Minister for Revenue and Customs
- Incumbent
- Assumed office 28 January 2025
- Prime Minister: ʻAisake Eke
- Preceded by: Tiofilusi Tiueti

Minister for Police, Fire & Emergency Services
- In office 6 March 2017 – 10 October 2019
- Prime Minister: ʻAkilisi Pōhiva
- Preceded by: Pohiva Tu'i'onetoa
- Succeeded by: Lord Nuku

Member of the Tongan Parliament for Tongatapu 4
- Incumbent
- Assumed office 3 November 2022
- Preceded by: Tatafu Moeaki
- In office 25 November 2014 – 18 November 2021
- Preceded by: ʻIsileli Pulu
- Succeeded by: Tatafu Moeaki
- Majority: 9.3%

Personal details
- Party: DPFI

= Mateni Tapueluelu =

Tongan journalist, politician and Cabinet Minister

Mateni Tapueluelu is a Tongan journalist, politician, and Cabinet Minister.

He has worked as a correspondent for Radio New Zealand International in Tonga, then became editor of the Keleʻa, the newspaper of the pro-democracy movement and of the Democratic Party of the Friendly Islands, led by his father-in-law ʻAkilisi Pohiva. Tapueluelu's wife Laucala, Pohiva's daughter, is the newspaper's publisher. In 2013, he was fined T$ 130,000 for having published in Keleʻa a letter to the editor found to have defamed members of the government. Tapueluelu and his wife published an editorial criticising the ruling, whereupon they were found to be in contempt of court, and subjected to an additional fine of T$2,700.
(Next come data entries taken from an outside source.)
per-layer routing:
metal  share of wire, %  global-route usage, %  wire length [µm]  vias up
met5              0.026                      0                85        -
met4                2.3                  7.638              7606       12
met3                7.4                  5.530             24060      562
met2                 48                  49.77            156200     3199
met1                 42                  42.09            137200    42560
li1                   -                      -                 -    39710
In the build-up to the 2014 general election, the Democratic Party suffered a split, de-selecting several of its own sitting members of the Legislative Assembly. Among those de-selected was Semisi Tapueluelu, MP for Tongatapu 10 and Mateni Tapueluelu's father. Under Mateni Tapueluelu's lead, Keleʻa published allegations of a sex scandal against his father. In the election in November, Semisi Tapueluelu lost his seat to the party's endorsed candidate in his constituency, while Mateni Tapueluelu was elected MP for Tongatapu 4. In so doing, he defeated incumbent MP and long-time key party figure ʻIsileli Pulu, who had also been de-selected and had therefore stood as an independent.

In December 2015 Tapueluelu's election was annulled by the Supreme Court on the grounds of unpaid fines owing from the 2013 criminal libel case. He successfully appealed against the ruling and was reinstated as an MP in April 2016. In March 2017 he was appointed Minister of Police in a reshuffle following ʻAisake Eke's resignation, replacing Pohiva Tu'i'onetoa. He was reappointed after the DPFI landslide in the 2017 election, but offered his resignation in March 2018 after a dispute with Armed Forces Minister Maʻafu Tukuiʻaulahi. His resignation was not accepted.

Following the death of ʻAkilisi Pōhiva he was not appointed to the cabinet of Pohiva Tuʻiʻonetoa.

He contested the 2021 Tongan general election, but was unsuccessful. He was re-elected again in the 2022 Tongatapu 4 by-election.

On 28 January 2025 he was appointed to the cabinet of ʻAisake Eke as Minister for Revenue and Customs.

He was re-elected at the 2025 election.